Task brief →
Find the line with "R=orfs/results/$FLOW_PLATFORM/mjd_bcd_to_calendar_time/base" in the records below. Copy it and every line after it, up to and including the line with "rm -f $R/1_synth.odb $R/1_synth.sdc".

+---+

What follows belongs to an exercise in optimizing a design on an open flow for small area and a short achievable clock period; a production flow would make more cautious choices.
RTL that was checked went through simulation tests only; none was proved equivalent to the original.
No activity file was given, so power comes from the tool's default toggle rates.

// mjd_bcd_to_calendar_time
module mjd_bcd_to_calendar_time (
    input  logic        i_clk,
    input  logic        i_rst_n,
    input  logic        start,
    output logic        busy,
    input  logic [15:0] i_mjd,
    input  logic [7:0]  i_hour_bcd,
    input  logic [7:0]  i_minute_bcd,
    input  logic [7:0]  i_second_bcd,
    output logic        o_valid,
    output logic [10:0] o_year,
    output logic [3:0]  o_month_num,
    output logic [4:0]  o_day_of_month,
    output logic [2:0]  o_weekday,
    output logic [7:0]  o_hour_bin,
    output logic [7:0]  o_minute_bin,
    output logic [7:0]  o_second_bin
);
Size: ~640 cells after synthesis, about 5900 sq um of cells after synthesis.
export LEC_CHECK = 0
export ABC_CLOCK_PERIOD_IN_PS = 3500
export CAP_MARGIN = 20
export CORE_MARGIN = 2
export CORE_UTILIZATION = 60
export SETUP_SLACK_MARGIN = 4.1
export SLEW_MARGIN = 20
create_clock -name core_clock -period 7.5 [get_ports {i_clk}]
standard.sh (not shown) runs the stock make flow with config.mk's settings and CLKGATE_MAP_FILE= SYNTH_SCRIPT=/design/flow/synth_recipe.tcl, a recipe that flattens the netlist after the stock synthesis.
==> flow/flow/run.sh <==
#!/bin/bash
# layout flow: the standard synthesis, then its combinational logic re-mapped by
# abc as plain gates (flow/remap.tcl; every register kept with its name and cell;
# the logic before the first registers mapped for delay),
# then the rest of the standard flow, with the port buffers as plain buf_1 cells
# instead of the cell buffer_ports picks by default, and a clock tree over larger
# sink clusters without dummy balancing loads.
# each tool's output goes to a log of its own in this folder
set -euo pipefail
export BUFFER_PORTS_ARGS="-buffer_cell sky130_fd_sc_hd__buf_1"
export CTS_ARGS="-sink_clustering_enable -repair_clock_nets -dont_use_dummy_load -buf_list sky130_fd_sc_hd__clkbuf_8 -sink_clustering_size 30 -sink_clustering_max_diameter 100"
bash standard.sh synth > synth_run.log 2>&1
R=orfs/results/$FLOW_PLATFORM/mjd_bcd_to_calendar_time/base
cp $R/1_2_yosys.v standard_synth.v
REMAP_LIB=$FLOW_HOME/platforms/sky130hd/lib/sky130_fd_sc_hd__tt_025C_1v80.lib \
REMAP_IN=standard_synth.v REMAP_TOP=$FLOW_TOP REMAP_PS=3500 REMAP_OUT=$R/1_2_yosys.v \
    yosys -c flow/remap.tcl > remap.log 2>&1
rm -f $R/1_synth.odb $R/1_synth.sdc
bash standard.sh > standard_run.log 2>&1
Other scripts of this flow, unchanged in this note and not shown: flow/flow/remap.tcl
Rerun with:
--- a/flow/design.v
+++ b/flow/design.v
@@ -185,18 +185,18 @@
         else if (ge9(c_doy, 9'd184)) begin month = 4'd9; dadd = 5'd9; end
         else if (ge9(c_doy, 9'd153)) begin month = 4'd8; dadd = 5'd8; end
         else if (ge9(c_doy, 9'd122)) begin month = 4'd7; dadd = 5'd7; end
         else if (ge9(c_doy, 9'd92)) begin month = 4'd6; dadd = 5'd5; end
         else if (ge9(c_doy, 9'd61)) begin month = 4'd5; dadd = 5'd4; end
         else if (ge9(c_doy, 9'd31)) begin month = 4'd4; dadd = 5'd2; end
         else                           begin month = 4'd3; dadd = 5'd1; end
         k      = ge9(c_doy, 9'd306);
-        year_s = add12({4'b0, c_y0}, 12'd1896, k);
-        c_year = year_s[10:0];
+        year_s = add12({4'b0, c_y0}, 12'd104, k);
+        c_year = {3'b111, year_s[7:0]};
         day_s  = add12({7'b0, c_doy[4:0]}, {7'b0, dadd}, 1'b0);
         c_day  = day_s[4:0];
     end
     generate if (CUT3) begin : g_cut3
         always_ff @(posedge i_clk) begin
             if (!i_rst_n) o_valid <= 1'b0;
             else          o_valid <= c_valid;
             o_year    <= c_year;
=> The new run produced a clean layout. Combinational power came out higher by roughly a tenth. Wire length came out lower by a few percent. Maximum frequency is about the same. Design area came out higher slightly. Worst hold slack got worse by 5.6 ps. Non-clock buffer count stays the same. Via count came out lower slightly. Cell count came out lower slightly.
For the second run of this note, only the layout was checked, not whether the RTL still works.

+---+

Task result →
R=orfs/results/$FLOW_PLATFORM/mjd_bcd_to_calendar_time/base
cp $R/1_2_yosys.v standard_synth.v
REMAP_LIB=$FLOW_HOME/platforms/sky130hd/lib/sky130_fd_sc_hd__tt_025C_1v80.lib \
REMAP_IN=standard_synth.v REMAP_TOP=$FLOW_TOP REMAP_PS=3500 REMAP_OUT=$R/1_2_yosys.v \
    yosys -c flow/remap.tcl > remap.log 2>&1
rm -f $R/1_synth.odb $R/1_synth.sdc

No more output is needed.